URL: https://www.REDACTED.edu
Parsing URL... host www.REDACTED.edu, port 443
* Connecting on page... done in 0.223 ms
SSL connection using ECDHE-RSA-AES256-GCM-SHA384
--------------------------------------
# of Requests: 500
Slowest Time: 0.683 ms
Fastest Time: 0.005 ms
Mean Time: 0.009322 ms
Median Time: 0.007 ms
Smallest Response (Size in Bytes): 70792
Largest Response (Size in Bytes): 70792
Percentage of requests that succeeded: 100%
Number of Failed Request with Status Code: 3xx = 0, 4xx = 0, other = 0
REDACTED University's website's mean time was fairly fast. Maybe because I live next to their servers.
$ ./httprofile -p 500 -u https://google.com
URL: https://google.com
Parsing URL... host google.com, port 443
* Connecting on page... done in 0.304 ms
SSL connection using ECDHE-RSA-CHACHA20-POLY1305
--------------------------------------
# of Requests: 500
Slowest Time: 0.292 ms
Fastest Time: 0.005 ms
Mean Time: 0.012434 ms
Median Time: 0.01 ms
Smallest Response (Size in Bytes): 760
Largest Response (Size in Bytes): 760
Percentage of requests that succeeded: 0%
Number of Failed Request with Status Code: 3xx = 500, 4xx = 0, other = 0
Above, you can see that all the requests were receiving 3xx
status codes.
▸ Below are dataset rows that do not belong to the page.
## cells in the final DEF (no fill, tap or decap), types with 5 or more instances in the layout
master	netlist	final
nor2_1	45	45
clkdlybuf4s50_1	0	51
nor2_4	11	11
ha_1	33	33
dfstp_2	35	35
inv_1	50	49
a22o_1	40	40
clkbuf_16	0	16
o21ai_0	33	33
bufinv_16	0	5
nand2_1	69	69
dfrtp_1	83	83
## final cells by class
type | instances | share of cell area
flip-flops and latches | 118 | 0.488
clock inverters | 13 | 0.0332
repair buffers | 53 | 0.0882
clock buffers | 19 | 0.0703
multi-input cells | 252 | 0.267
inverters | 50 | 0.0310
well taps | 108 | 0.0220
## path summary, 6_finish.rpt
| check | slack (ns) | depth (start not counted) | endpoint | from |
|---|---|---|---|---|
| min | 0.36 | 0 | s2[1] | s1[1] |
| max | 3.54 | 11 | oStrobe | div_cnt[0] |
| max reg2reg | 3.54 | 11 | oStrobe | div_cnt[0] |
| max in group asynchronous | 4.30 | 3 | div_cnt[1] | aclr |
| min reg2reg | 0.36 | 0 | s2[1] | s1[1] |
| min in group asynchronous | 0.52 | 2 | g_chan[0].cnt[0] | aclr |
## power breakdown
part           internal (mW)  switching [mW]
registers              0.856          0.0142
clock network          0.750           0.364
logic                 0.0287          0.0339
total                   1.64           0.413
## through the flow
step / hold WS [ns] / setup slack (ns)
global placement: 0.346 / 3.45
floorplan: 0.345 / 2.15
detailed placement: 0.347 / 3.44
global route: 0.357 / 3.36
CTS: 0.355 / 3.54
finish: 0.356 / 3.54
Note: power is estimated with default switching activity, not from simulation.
$ cat src/rtl/ft_tx_ctrl.sv
// ft_tx_ctrl: burst write controller from a show-ahead source into an FTDI synchronous FIFO
module ft_tx_ctrl #(
  parameter int FT_DATA_WIDTH = 32,
  parameter int BURST_LEN     = 256,
  parameter int GAP_CYCLES    = 2,
  parameter int FLUSH_TIMEOUT = 64
) (
  input  logic                     clk_i,
  input  logic                     reset_n,
  input  logic [FT_DATA_WIDTH-1:0] src_data_i,
  input  logic                     src_empty_i,
  input  logic                     src_enough_i,
  input  logic                     src_data_incomming_i,
  output logic                     src_re_o,
  input  logic                     ft_txe_n_i,
  output logic                     ft_wr_n_o,
  output logic [3:0]               ft_be_o,
  output logic [FT_DATA_WIDTH-1:0] ft_data_o,
  output logic                     burst_done_o,
  output logic [31:0]              word_cnt_o
);
  localparam logic [1:0] IDLE = 2'd0;
  localparam logic [1:0] BURST = 2'd1;
  localparam logic [1:0] DRAIN = 2'd2;
  localparam logic [1:0] GAP = 2'd3;
  localparam logic [15:0] BL = 16'(BURST_LEN);
  localparam logic [15:0] FT = 16'(FLUSH_TIMEOUT);
  localparam logic [3:0] GL = 4'(GAP_CYCLES - 1);
  logic [1:0] state;
  logic [15:0] issue_cnt, beat_cnt, idle_timer;
  logic [3:0] gap_cnt;
  logic accept, flush_req, start, to_drain, drained, gap_end, waiting;
  assign accept = ~ft_wr_n_o & ~ft_txe_n_i;
  assign flush_req = ~src_empty_i & (~src_data_incomming_i | idle_timer == FT);
  assign start = state == IDLE & ~ft_txe_n_i & ~src_empty_i & (src_enough_i | flush_req);
  // A full FTDI FIFO also blocks the pop so the registered word and strobe stay frozen.
  assign src_re_o = state == BURST & ~src_empty_i & issue_cnt < BL & ~ft_txe_n_i & (ft_wr_n_o | accept);
  assign to_drain = state == BURST & ((issue_cnt + 16'(src_re_o)) == BL | (src_empty_i & ~src_re_o));
  assign drained = state == DRAIN & (beat_cnt + 16'(accept)) == issue_cnt;
  assign gap_end = state == GAP & gap_cnt == GL;
  assign waiting = state == IDLE & ~src_empty_i & ~src_enough_i & ~start;
  assign ft_be_o = ft_wr_n_o ? 4'h0 : 4'hF;
  // Burst sequencing: IDLE -> BURST -> DRAIN -> GAP -> IDLE.
  always_ff @(posedge clk_i or negedge reset_n) begin
    if (!reset_n) state <= IDLE;
    else state <= start ? BURST : to_drain ? DRAIN : drained ? GAP : gap_end ? IDLE : state;
  end
  // Issue/accept bookkeeping, gap length and the partial-burst timer.
  always_ff @(posedge clk_i or negedge reset_n) begin
    if (!reset_n) begin
      issue_cnt <= '0;
      beat_cnt <= '0;
      gap_cnt <= '0;
      idle_timer <= '0;
      word_cnt_o <= '0;
      burst_done_o <= 1'b0;
    end else begin
      issue_cnt <= start ? 16'd0 : issue_cnt + 16'(src_re_o);
      beat_cnt <= start ? 16'd0 : beat_cnt + 16'(accept);
      gap_cnt <= state == GAP ? gap_cnt + 4'd1 : 4'd0;
      idle_timer <= waiting ? (idle_timer == FT ? FT : idle_timer + 16'd1) : 16'd0;
      word_cnt_o <= word_cnt_o + 32'(accept);
      burst_done_o <= drained;
    end
  end
  // Output register: a pop loads a new word, an accept with no pop releases the strobe.
  always_ff @(posedge clk_i or negedge reset_n) begin
    if (!reset_n) begin
      ft_wr_n_o <= 1'b1;
      ft_data_o <= '0;
    end else begin
      ft_wr_n_o <= src_re_o ? 1'b0 : accept ? 1'b1 : ft_wr_n_o;
      ft_data_o <= src_re_o ? src_data_i : ft_data_o;
    end
  end
endmodule

$ cat config.mk
export PLATFORM = sky130hd
export DESIGN_NAME = ft_tx_ctrl
export DESIGN_NICKNAME = d
export VERILOG_FILES = /design/src/rtl/ft_tx_ctrl.sv
export SDC_FILE = /design/constraint.sdc
export NUM_CORES = 1
export LEC_CHECK = 0
export ABC_CLOCK_PERIOD_IN_PS = 4500
export BUFFER_PORTS_ARGS = -buffer_cell sky130_fd_sc_hd__clkbuf_2
export CORE_MARGIN = 1
export CORE_UTILIZATION = 50
export CTS_CLUSTER_DIAMETER = 40
export DETAILED_ROUTE_END_ITERATION = 12
export PLACE_DENSITY = 0.73
export SLEW_MARGIN = 20
export SYNTH_ARGS = -nofsm -noshare
export SYNTH_HDL_FRONTEND = slang
export SYNTH_SLANG_ARGS = --single-unit
$ cat constraint.sdc
create_clock -name clk_i -period 4.5 [get_ports clk_i]
set_input_delay 0.225 -clock clk_i [delete_from_list [all_inputs] [get_ports clk_i]]
set_output_delay 0.225 -clock clk_i [all_outputs]
set_load 0.02 [all_outputs]
### src/rtl/alu_issue_stage.sv
// alu_issue_stage
//
// Decode-to-execute pipeline register that sits directly in front of the ALU.
// Each handshake takes one raw RV32I instruction, its PC and its register-file
// operands. The stage builds the immediate, picks the ALU operands and the
// 4-bit function select, and holds the result in a single registered slot.
// That slot drives the ALU A/B/FS inputs until execute consumes it.
//
// Ports
//   clk, rst          rising-edge clock, synchronous active-high reset
//   in_valid/in_ready decode handshake
//   in_instr, in_pc   raw instruction word and its address
//   in_rs1_data,
//   in_rs2_data       register-file read data
//   flush             kills the held and the incoming instruction
//   out_valid/out_ready  execute handshake
//   alu_a, alu_b      ALU operands
//   alu_fs            ALU function select
//   out_rd            destination register index
//   out_we            writeback enable (never set for x0)
//   out_branch        conditional branch; the ALU result is the condition
//   out_br_inv        invert the ALU condition (BNE/BGE/BGEU)
//   out_rs2_data      store data passthrough
//   out_illegal       unrecognised opcode or funct field

module alu_issue_stage #(
  parameter int XLEN = 32
) (
  input  logic            clk,
  input  logic            rst,
  input  logic            in_valid,
  output logic            in_ready,
  input  logic [31:0]     in_instr,
  input  logic [XLEN-1:0] in_pc,
  input  logic [XLEN-1:0] in_rs1_data,
  input  logic [XLEN-1:0] in_rs2_data,
  input  logic            flush,
  output logic            out_valid,
  input  logic            out_ready,
  output logic [XLEN-1:0] alu_a,
  output logic [XLEN-1:0] alu_b,
  output logic [3:0]      alu_fs,
  output logic [4:0]      out_rd,
  output logic            out_we,
  output logic            out_branch,
  output logic            out_br_inv,
  output logic [XLEN-1:0] out_rs2_data,
  output logic            out_illegal
);

  // ALU function select encodings
  localparam logic [3:0] FS_SLL  = 4'd0;
  localparam logic [3:0] FS_SRL  = 4'd1;
  localparam logic [3:0] FS_SRA  = 4'd2;
  localparam logic [3:0] FS_ADD  = 4'd3;
  localparam logic [3:0] FS_SUB  = 4'd4;
  localparam logic [3:0] FS_AND  = 4'd5;
  localparam logic [3:0] FS_OR   = 4'd6;
  localparam logic [3:0] FS_XOR  = 4'd7;
  localparam logic [3:0] FS_PASB = 4'd9;
  localparam logic [3:0] FS_SLT  = 4'd12;
  localparam logic [3:0] FS_SLTU = 4'd13;
  localparam logic [3:0] FS_EQ   = 4'd14;

  // RV32I major opcodes
  localparam logic [6:0] OPC_OP     = 7'b0110011;
  localparam logic [6:0] OPC_OP_IMM = 7'b0010011;
  localparam logic [6:0] OPC_LUI    = 7'b0110111;
  localparam logic [6:0] OPC_AUIPC  = 7'b0010111;
  localparam logic [6:0] OPC_JAL    = 7'b1101111;
  localparam logic [6:0] OPC_JALR   = 7'b1100111;
  localparam logic [6:0] OPC_BRANCH = 7'b1100011;
  localparam logic [6:0] OPC_LOAD   = 7'b0000011;
  localparam logic [6:0] OPC_STORE  = 7'b0100011;

  logic [6:0] opcode;
  logic [2:0] funct3;
  logic [6:0] funct7;
  logic [4:0] rd;

  logic [XLEN-1:0] i_imm;
  logic [XLEN-1:0] s_imm;
  logic [XLEN-1:0] u_imm;
  logic [XLEN-1:0] sh_imm;

  assign opcode = in_instr[6:0];
  assign rd     = in_instr[11:7];
  assign funct3 = in_instr[14:12];
  assign funct7 = in_instr[31:25];

  // Only the immediate formats that become an ALU operand are built here;
  // branch and jump targets are computed by a separate adder downstream.
  assign i_imm  = {{20{in_instr[31]}}, in_instr[31:20]};
  assign s_imm  = {{20{in_instr[31]}}, in_instr[31:25], in_instr[11:7]};
  assign u_imm  = {in_instr[31:12], 12'd0};
  assign sh_imm = {27'd0, in_instr[24:20]};

  logic [XLEN-1:0] dec_a;
  logic [XLEN-1:0] dec_b;
  logic [3:0]      dec_fs;
  logic            dec_we;
  logic            dec_branch;
  logic            dec_br_inv;
  logic            dec_illegal;

  // Instruction decode. Each opcode sets its operands and function; a final
  // override collapses every illegal encoding to the same inert form
  // (A = B = 0, ADD, no writeback, no branch).
  always_comb begin
    dec_a       = '0;
    dec_b       = '0;
    dec_fs      = FS_ADD;
    dec_we      = 1'b0;
    dec_branch  = 1'b0;
    dec_br_inv  = 1'b0;
    dec_illegal = 1'b0;

    case (opcode)
      OPC_OP: begin
        dec_a  = in_rs1_data;
        dec_b  = in_rs2_data;
        dec_we = 1'b1;
        case (funct3)
          3'b000:  dec_fs = in_instr[30] ? FS_SUB : FS_ADD;
          3'b001:  dec_fs = FS_SLL;
          3'b010:  dec_fs = FS_SLT;
          3'b011:  dec_fs = FS_SLTU;
          3'b100:  dec_fs = FS_XOR;
          3'b101:  dec_fs = in_instr[30] ? FS_SRA : FS_SRL;
          3'b110:  dec_fs = FS_OR;
          default: dec_fs = FS_AND;
        endcase
        // Only funct7 0000000 and 0100000 exist, and the alternate form is
        // only meaningful for SUB and SRA.
        if (funct7 != 7'b0000000 && funct7 != 7'b0100000) begin
          dec_illegal = 1'b1;
        end
        if (funct7 == 7'b0100000 && funct3 != 3'b000 && funct3 != 3'b101) begin
          dec_illegal = 1'b1;
        end
      end

      OPC_OP_IMM: begin
        dec_a  = in_rs1_data;
        dec_b  = i_imm;
        dec_we = 1'b1;
        case (funct3)
          3'b000:  dec_fs = FS_ADD;
          3'b001: begin
            dec_fs = FS_SLL;
            dec_b  = sh_imm;
          end
          3'b010:  dec_fs = FS_SLT;
          3'b011:  dec_fs = FS_SLTU;
          3'b100:  dec_fs = FS_XOR;
          3'b101: begin
            dec_fs = in_instr[30] ? FS_SRA : FS_SRL;
            dec_b  = sh_imm;
          end
          3'b110:  dec_fs = FS_OR;
          default: dec_fs = FS_AND;
        endcase
      end

      OPC_LUI: begin
        dec_b  = u_imm;
        dec_fs = FS_PASB;
        dec_we = 1'b1;
      end

      OPC_AUIPC: begin
        dec_a  = in_pc;
        dec_b  = u_imm;
        dec_we = 1'b1;
      end

      // The ALU produces the link address pc + 4.
      OPC_JAL, OPC_JALR: begin
        dec_a  = in_pc;
        dec_b  = 32'd4;
        dec_we = 1'b1;
      end

      OPC_BRANCH: begin
        dec_a      = in_rs1_data;
        dec_b      = in_rs2_data;
        dec_branch = 1'b1;
        dec_br_inv = funct3[0];
        case (funct3[2:1])
          2'b00:   dec_fs = FS_EQ;
          2'b10:   dec_fs = FS_SLT;
          2'b11:   dec_fs = FS_SLTU;
          default: dec_illegal = 1'b1;
        endcase
      end

      OPC_LOAD: begin
        dec_a  = in_rs1_data;
        dec_b  = i_imm;
        dec_we = 1'b1;
      end

      OPC_STORE: begin
        dec_a = in_rs1_data;
        dec_b = s_imm;
      end

      default: dec_illegal = 1'b1;
    endcase

    if (dec_illegal) begin
      dec_a      = '0;
      dec_b      = '0;
      dec_fs     = FS_ADD;
      dec_we     = 1'b0;
      dec_branch = 1'b0;
      dec_br_inv = 1'b0;
    end

    // Writes to x0 are discarded at the source.
    if (rd == 5'd0) begin
      dec_we = 1'b0;
    end
  end

  logic slot_valid;
  logic slot_we;
  logic slot_branch;
  logic slot_illegal;
  logic load_slot;

  // The slot can take a new instruction when it is empty, when its current
  // occupant leaves this cycle, or when a flush is emptying it anyway.
  assign in_ready  = !slot_valid || out_ready || flush;
  assign load_slot = in_valid && in_ready && !flush;

  // Slot register. Flush beats everything except reset and drops the incoming
  // instruction. Payload only changes on a load, so a stalled slot is stable.
  always_ff @(posedge clk) begin
    if (rst) begin
      slot_valid   <= 1'b0;
      alu_a        <= '0;
      alu_b        <= '0;
      alu_fs       <= FS_ADD;
      out_rd       <= '0;
      slot_we      <= 1'b0;
      slot_branch  <= 1'b0;
      out_br_inv   <= 1'b0;
      out_rs2_data <= '0;
      slot_illegal <= 1'b0;
    end else if (load_slot) begin
      slot_valid   <= 1'b1;
      alu_a        <= dec_a;
      alu_b        <= dec_b;
      alu_fs       <= dec_fs;
      out_rd       <= rd;
      slot_we      <= dec_we;
      slot_branch  <= dec_branch;
      out_br_inv   <= dec_br_inv;
      out_rs2_data <= in_rs2_data;
      slot_illegal <= dec_illegal;
    end else if (out_ready || flush) begin
      slot_valid <= 1'b0;
    end
  end

  // Side-effecting flags are qualified so an empty slot can never write back,
  // branch or trap.
  assign out_valid   = slot_valid;
  assign out_we      = slot_valid && slot_we;
  assign out_branch  = slot_valid && slot_branch;
  assign out_illegal = slot_valid && slot_illegal;

endmodule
To find where the site wants you to redirect, we can remove --profile
to print the response.
$ ./httprofile -u https://google.com
URL: https://google.com
Parsing URL... host google.com, port 443
* Connecting on page... done in 0.218 ms
SSL connection using ECDHE-RSA-CHACHA20-POLY1305
Loading... done in 0.187 ms with 760 bytes
Verifying header... status code 301
--------------------------------------
HTTP/1.0 301 Moved Permanently
Location: https://www.google.com/
Content-Type: text/html; charset=UTF-8
Date: Mon, 19 Oct 2020 04:48:23 GMT
Expires: Wed, 18 Nov 2020 04:48:23 GMT
Cache-Control: public, max-age=2592000
Server: gws
Content-Length: 220
X-XSS-Protection: 0
X-Frame-Options: SAMEORIGIN
Alt-Svc: h3-Q050=":443"; ma=2592000,h3-29=":443"; ma=2592000,h3-27=":443"; ma=2592000,h3-T051=":443"; ma=2592000,h3-T050=":443"; ma=2592000,h3-Q046=":443"; ma=2592000,h3-Q043=":443"; ma=2592000,quic=":443"; ma=2592000; v="46,43"
<HTML><HEAD><meta http-equiv="content-type" content="text/html;charset=utf-8">
<TITLE>301 Moved</TITLE></HEAD><BODY>
<H1>301 Moved</H1>
The document has moved
<A HREF="https://www.google.com/">here</A>.
</BODY></HTML>
As you can see it is asking to redirect to www.google.com
.
$ ./httprofile -p 600 -u https://www.google.com
URL: https://www.google.com
Parsing URL... host www.google.com, port 443
* Connecting on page... done in 0.224 ms
SSL connection using ECDHE-RSA-CHACHA20-POLY1305
--------------------------------------
# of Requests: 500
Slowest Time: 0.564 ms
Fastest Time: 0.006 ms
Mean Time: 0.00909 ms
Median Time: 0.007 ms
Smallest Response (Size in Bytes): 13760
Largest Response (Size in Bytes): 13760
Percentage of requests that succeeded: 100%
Number of Failed Request with Status Code: 3xx = 0, 4xx = 0, other = 0
For fun I sent a lot of requests to https://www.google.com:
URL: https://www.google.com
Parsing URL... host www.google.com, port 443
* Connecting on page... done in 0.203 ms
--------------------------------------
# of Requests: 10000
Slowest Time: 2.687 ms
Fastest Time: 0.024 ms
Mean Time: 0.0451914 ms
Median Time: 0.03 ms
Smallest Response (Size in Bytes): 14493
Largest Response (Size in Bytes): 15362
Percentage of requests that succeeded: 99.98%
Number of Failed Request with Status Code: 3xx = 0, 4xx = 0, other = 2
So, I noticed that my program's connection would cut off if I try to do very large number of requests, and then my program would receive a SIGPIPE. So what I do is reopen the connection when this happens, however I still lose some requests because I don't receive the SIGPIPE until after I've already sent some requests. This is why my success rate isn't 100% for 10000 requests to google. So far I think the only other way of handling this would be to use timeouts.